With IVF offering a one in three chance of success (at best) could egg screening be the answer?

Posted: 6 February 2009
by Debra Stottor

With a success rate of just one in three, IVF (in vitro fertilisation) isn’t the infertility cure-all we’d like it to be, so any new developments that might improve women’s chances of having that longed-for baby are more than welcome.

Major fertility breakthrough
A British woman is the first in the world to become pregnant using eggs that have been rapidly screened for chromosomal abnormalities. She wishes to remain anonymous, but the CARE Fertility clinic in Nottingham, which has treated her, say she is 41, and had 13 previous attempts at IVF and three miscarriages. She is expected to give birth in the next two months.

Looking for a 'healthy' egg
It is thought that the main reason for IVF failure is chromosomal abnormalities. A healthy egg carries 46 chromosomes – 23 pairs – but before it can be fertilised it needs to ditch 23 of these, which it packages into a structure called the polar body.
The new technique, polar body array comparative genomic hybridisation (array GCH), uses laser technology to remove the polar body without disturbing the actual egg. The chromosomes from the polar body should be a replica of those left in the egg, so by analysing these, scientists can work out what is left behind in the egg, eg, a missing chromosome means any subsequent embryo will fail, while an extra chromosome could lead to a miscarriage or a pregnancy with an inherited genetic disorder.
A form of GCH has been used successfully in the USA, but in these cases the results of analysis took five days so subsequent embryos had to be frozen and implanted at a later date. With array GCH the results can be given within 24 hours, enabling the ‘good’ eggs to be fertilised and implanted within the same cycle of treatment.

Why is this a breakthrough for so many women?
Up to half the eggs of younger women, and up to 75% in women over 39 years of age, have abnormal chromosomes. “This screening method has the potential to improve birth rates, and minimise the incidence of miscarriage and birth defects caused by chromosomal irregularity,” said Simon Fishel, director of the Care Fertility Group. “Ultimately we could reach the holy grail of one cycle of IVF, one egg, one embryo and one baby.”
Fishel's clinic has agreement from the government's fertility watchdog, the Human Fertilisation and Embryology Authority, to offer the technology to any of their patients. But because the procedure is experimental, it will not yet be offered on the NHS. The screening process costs £1,950 on top of standard IVF treatment, which can cost £3,500.
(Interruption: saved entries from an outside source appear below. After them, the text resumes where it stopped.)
<file path="config.mk">
export PLATFORM = sky130hd
export DESIGN_NAME = pwm_capture
export DESIGN_NICKNAME = d
export VERILOG_FILES = /design/src/rtl/pwm_capture.sv
export SDC_FILE = /design/constraint.sdc
export NUM_CORES = 1
export LEC_CHECK = 0
export ABC_AREA = 1
export CORE_UTILIZATION = 46
export CTS_BUF_LIST = sky130_fd_sc_hd__clkbuf_8
export CTS_CLUSTER_DIAMETER = 60
export DETAILED_ROUTE_END_ITERATION = 16
export PLACE_DENSITY = 0.66
export SETUP_SLACK_MARGIN = 0.05
export SYNTH_ARGS = -nofsm -noshare
export SYNTH_HDL_FRONTEND = slang
export SYNTH_SLANG_ARGS = --single-unit
</file>
<file path="constraint.sdc">
create_clock -name sys_clk -period 1.6 [get_ports sys_clk]
set_input_delay 0.24 -clock sys_clk [delete_from_list [all_inputs] [get_ports sys_clk]]
set_output_delay 0.24 -clock sys_clk [all_outputs]
set_load 0.05 [all_outputs]
</file>
<file path="src/rtl/pwm_capture.sv">
// Servo-style PWM receiver: measures high time and rise-to-rise period in 1 us units,
// flags out-of-range pulses and reports loss of signal after an edge-free timeout.
module pwm_capture #(
    parameter int unsigned CLK_VAL_MHZ  = 50,
    parameter int unsigned TIMEOUT_US   = 25000,
    parameter int unsigned MIN_PULSE_US = 500,
    parameter int unsigned MAX_PULSE_US = 2500
) (
    input  logic        sys_clk,
    input  logic        sys_rst_n,
    input  logic        pwm_in,
    output logic [15:0] pulse_width,
    output logic [19:0] period,
    output logic        valid,
    output logic        out_of_range,
    output logic        signal_lost
);

    localparam int unsigned PrescW = (CLK_VAL_MHZ > 1) ? $clog2(CLK_VAL_MHZ) : 1;
    localparam logic [PrescW-1:0] PrescMax = PrescW'(CLK_VAL_MHZ - 1);
    localparam logic [15:0] TimeoutVal = 16'(TIMEOUT_US);
    localparam logic [15:0] MinVal     = 16'(MIN_PULSE_US);
    localparam logic [15:0] MaxVal     = 16'(MAX_PULSE_US);

    typedef enum logic [1:0] {StIdle, StHigh, StLow} state_e;

    state_e            r_state, w_state_nxt;
    logic              r_sync1, r_sync2, r_prev;
    logic [PrescW-1:0] r_presc, w_presc_nxt;
    logic [15:0]       r_hi_cnt, w_hi_cnt_nxt;
    logic [19:0]       r_per_cnt, w_per_cnt_nxt;
    logic [15:0]       r_idle_cnt, w_idle_cnt_nxt;
    logic [15:0]       r_pulse_width, w_pulse_width_nxt;
    logic [19:0]       r_period, w_period_nxt;
    logic              r_valid, w_valid_nxt;
    logic              r_oor, w_oor_nxt;
    logic              r_lost, w_lost_nxt;

    logic        w_rise, w_fall, w_tick, w_timeout;
    logic [15:0] w_hi_inc, w_idle_inc;
    logic [19:0] w_per_inc;

    assign w_rise     = r_sync2 & ~r_prev;
    assign w_fall     = ~r_sync2 & r_prev;
    assign w_tick     = (r_presc == PrescMax);
    assign w_timeout  = (r_idle_cnt >= TimeoutVal);
    assign w_hi_inc   = (r_hi_cnt == 16'hFFFF) ? r_hi_cnt : r_hi_cnt + 16'd1;
    assign w_per_inc  = (r_per_cnt == 20'hFFFFF) ? r_per_cnt : r_per_cnt + 20'd1;
    assign w_idle_inc = (r_idle_cnt == 16'hFFFF) ? r_idle_cnt : r_idle_cnt + 16'd1;

    always_comb begin
        w_state_nxt       = r_state;
        w_hi_cnt_nxt      = r_hi_cnt;
        w_per_cnt_nxt     = r_per_cnt;
        w_idle_cnt_nxt    = r_idle_cnt;
        w_pulse_width_nxt = r_pulse_width;
        w_period_nxt      = r_period;
        w_valid_nxt       = 1'b0;
        w_oor_nxt         = r_oor;
        w_lost_nxt        = r_lost;
        // Realigning on rise makes the measurement phase start at the rising edge.
        w_presc_nxt       = (w_rise || w_tick) ? '0 : r_presc + PrescW'(1);

        unique case (r_state)
            StIdle: begin
                if (w_rise) begin
                    w_hi_cnt_nxt   = '0;
                    w_per_cnt_nxt  = '0;
                    w_idle_cnt_nxt = '0;
                    w_state_nxt    = StHigh;
                end
            end
            StHigh: begin
                if (w_tick) begin
                    w_hi_cnt_nxt   = w_hi_inc;
                    w_per_cnt_nxt  = w_per_inc;
                    w_idle_cnt_nxt = w_idle_inc;
                end
                if (w_fall) begin
                    w_idle_cnt_nxt = '0;
                    w_state_nxt    = StLow;
                end else if (w_timeout) begin
                    w_state_nxt = StIdle;
                    w_lost_nxt  = 1'b1;
                end
            end
            StLow: begin
                if (w_tick) begin
                    w_per_cnt_nxt  = w_per_inc;
                    w_idle_cnt_nxt = w_idle_inc;
                end
                if (w_rise) begin
                    w_pulse_width_nxt = r_hi_cnt;
                    // Include the tick landing on the rise edge itself.
                    w_period_nxt      = w_tick ? w_per_inc : r_per_cnt;
                    w_oor_nxt         = (r_hi_cnt < MinVal) || (r_hi_cnt > MaxVal);
                    w_valid_nxt       = 1'b1;
                    w_lost_nxt        = 1'b0;
                    w_hi_cnt_nxt      = '0;
                    w_per_cnt_nxt     = '0;
                    w_idle_cnt_nxt    = '0;
                    w_state_nxt       = StHigh;
                end else if (w_timeout) begin
                    w_state_nxt = StIdle;
                    w_lost_nxt  = 1'b1;
                end
            end
            default: w_state_nxt = StIdle;
        endcase
    end

    always_ff @(posedge sys_clk or negedge sys_rst_n) begin
        if (!sys_rst_n) begin
            r_state       <= StIdle;
            r_sync1       <= 1'b0;
            r_sync2       <= 1'b0;
            r_prev        <= 1'b0;
            r_presc       <= '0;
            r_hi_cnt      <= '0;
            r_per_cnt     <= '0;
            r_idle_cnt    <= '0;
            r_pulse_width <= '0;
            r_period      <= '0;
            r_valid       <= 1'b0;
            r_oor         <= 1'b0;
            r_lost        <= 1'b1;
        end else begin
            r_state       <= w_state_nxt;
            r_sync1       <= pwm_in;
            r_sync2       <= r_sync1;
            r_prev        <= r_sync2;
            r_presc       <= w_presc_nxt;
            r_hi_cnt      <= w_hi_cnt_nxt;
            r_per_cnt     <= w_per_cnt_nxt;
            r_idle_cnt    <= w_idle_cnt_nxt;
            r_pulse_width <= w_pulse_width_nxt;
            r_period      <= w_period_nxt;
            r_valid       <= w_valid_nxt;
            r_oor         <= w_oor_nxt;
            r_lost        <= w_lost_nxt;
        end
    end

    assign pulse_width  = r_pulse_width;
    assign period       = r_period;
    assign valid        = r_valid;
    assign out_of_range = r_oor;
    assign signal_lost  = r_lost;

endmodule
</file>
==> impl_metrics.json <==
{
  "run_status": "finished with violations",
  "violations": "negative setup slack",
  "hold_path.class": "in2async",
  "crit_family": "flip-flops",
  "period_minus_slack_ns": 1.69,
  "required_ns": 1.92,
  "ios": 42,
  "grt_max_degree": 43,
  "syn_to_final_growth_pct": 33.9,
  "syn-num-nets": 811,
  "hold_viol_final": 0,
  "core_area_sq_um": 12300,
  "path_max_fanout": 7,
  "rsz0062_at_grt": "yes",
  "path_cells": "buf_4 -> ha_4 -> buf_4 -> nor2_2 -> inv_1 -> a211oi_1 -> nand2_1 -> o21ai_0",
  "power.density_nw_per_um2": 927,
  "nFillCells": 1067,
  "fin_util_pct": 64.4,
  "place_congestion": 0.861,
  "synth-edff-count": 0,
  "start_util_pct": 48.1,
  "final_cell_count_no_fill": 1104,
  "syn_area_sq_um": 5900,
  "critPathKind": "reg2reg",
  "synth_cell_type_count": 38,
  "worst_slew_pin_slew_ns": 0.421,
  "fin_skew_ns": 0.0150,
  "synthCells": 797,
  "p_leak_nw": 3.83,
  "r2r_cells": 8,
  "wl_per_cell_um": 14.8,
  "avgSynthCellArea_sq_um": 7.40,
  "clk_latency_ns": 0.39,
  "cts.path.max_buffers": 2,
  "clock_sinks": 102,
  "wl_mm": 16.4,
  "place_ws_ns": -0.178,
  "synth_async_sr_flop_share_pct": 100,
  "antenna_found_initial": 0,
  "vdd_drop_max_mv": 1.09,
  "io_buffers": 41,
  "dp_hpwl_mm": 11.1,
  "final.period_utilization_pct": 106,
  "cts_tree": "built",
  "path_buf_inv": 3,
  "yosys_warnings": 0,
  "final_layout_size_suffix_gt1_share_pct": 28.7,
  "grt_usage_pct": 25.2,
  "viasPerCell": 5.25,
  "start_kind": "register",
  "nNetsFinal": 945,
  "critPathArrivalTime_ns": 2.01,
  "cts_htree_levels": 3,
  "finalWorstSetupSlack_ns": -0.0917,
  "ant_nets": 0,
  "crit_slowest_cell": "dfrtp_2",
  "num_vias": 5800,
  "cts_root_buf": "clkbuf_8",
  "slew_violations": 0,
  "timing.rr.start": "r_state[1]",
  "r2r_end": "r_hi_cnt[8]",
  "fp.dieH_um": 115,
  "route.detailed.drc": 0,
  "slew_headroom_pct": 71.8,
  "crit_cells": 8,
  "drt_iter0_markers": 412,
  "finalSetupViolations": 38,
  "num_rows": 40,
  "first_global_vias": 5594,
  "seq_area_frac_synth_pct": 43.3,
  "cap_violations": 0,
  "n_antenna_cell": 0,
  "numCtsBuffers": 9,
  "slowest_delay_ns": 0.47,
  "fmaxAchievable_mhz": 591,
  "path_clk_slew_ns": 0.10,
  "synth_ff_type": "dfrtp_1",
  "end_kind": "register",
  "power_mw": 7.32,
  "crit_path_frequent_cell": "buf_4",
  "die_w_um": 115,
  "dr.pass1.iters": 5,
  "overflow": 0,
  "ys_seq_elements": 102,
  "reg2reg_slack_ns": -0.09,
  "die-area_sq_um": 13300,
  "dp_cells": 1059,
  "grt_first_pass_wirelength_mm": 26.0
}
-- worst reg2reg max path, stage by stage, from the launching register on --
cell and delay [ns]:
dfrtp_2 0.47, buf_4 0.16, ha_4 0.16, buf_4 0.15
nor2_2 0.12, inv_1 0.16, a211oi_1 0.27, nand2_1 0.07
o21ai_0 0.07
-- layout make-up --
class	instances	area [sq um]	area share, %
clock buffers	9	124	1.57
clock inverters	7	91.3	1.16
inverters	91	369	4.68
multi-input cells	583	3190	40.4
flip-flops and latches	102	2560	32.4
well taps	168	210	2.66
repair buffers	144	1350	17.1
-- worst max path at each step --
| stage | to | slack (ns) | startpoint |
|---|---|---|---|
| 2_1_floorplan | r_hi_cnt[6] | 0.04 | r_presc[1] |
| 3_3_place_gp | r_per_cnt[5] | -0.06 | r_state[0] |
| 3_5_place_dp | r_per_cnt[5] | -0.18 | r_state[0] |
| 4_1_cts | r_per_cnt[9] | -0.05 | r_per_cnt[1] |
| 5_1_grt | r_hi_cnt[2] | -0.20 | r_presc[1] |
| 6_report | r_hi_cnt[8] | -0.09 | r_state[1] |
-- metal layers --
layer  global-route usage, %  part of all wire, %
met2                    42.9                   50
met4                    9.18                  2.0
met3                    5.96                  5.6
met1                    31.2                   42
met5                       0                    0
-- logic make-up after synthesis --
group	Yosys count	synth area share, %
simple gates	475	36.0
buf+inv	113	8.13
flops	102	43.3
compound gates	78	7.53
xor+xnor	18	2.67
fa+ha+maj	11	2.33
-- synth_stat cells (all sizes together) (2+ instances only) --
cell      n  area [sq um]
nand2   258           988
dfrtp   101          2530
nand3    94           490
inv      91           344
nor2     75           334
o21ai    64           358
nor3     22           136
nand4    18           119
xor2     14           123
clkbuf   12          45.0
ha       11           138
buf      10          90.1
a21oi     6          30.0
or2       4          25.0
xnor2     4          35.0
a31oi     2          12.5
nand3b    2          15.0
nor3b     2          15.0
o22ai     2          12.5
-- state kept, by name (all words and copies together), names as in the netlist --
| signal | count |
|---|---|
| r_prev | 1 |
| period | 20 |
| out_of_range | 1 |
| r_sync1 | 1 |
| r_idle_cnt | 16 |
| r_presc | 6 |
| r_per_cnt | 20 |
| signal_lost | 1 |
| r_hi_cnt | 16 |
| valid | 1 |
| pulse_width | 16 |
| r_sync2 | 1 |
| r_state | 2 |
-- metrics by stage --
| stage | hold slack [ns] | setup TNS (ns) | cell area (sq um) |
|---|---|---|---|
| 3_3_place_gp | 0.111 | -0.535 | 6920 |
| 4_1_cts | 0.234 | -0.362 | 7400 |
| 3_5_place_dp | 0.113 | -2.80 | 6920 |
| 2_1_floorplan | -0.0556 | 0 | 5900 |
| 6_report | 0.235 | -1.62 | 7900 |
| 5_1_grt | 0.242 | -7.88 | 7900 |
As with all such new developments, it could be many years before its true efficacy is evaluated and we know for certain that is the great leap forward, but as Stuart Lavery, a senior consultant gynaecologist at Hammersmith Hospital in London, said: “Although it is still at a very early stage, this technique may offer a new diagnostic and therapeutic hope to couples who suffer from repeated implantation failure in IVF.”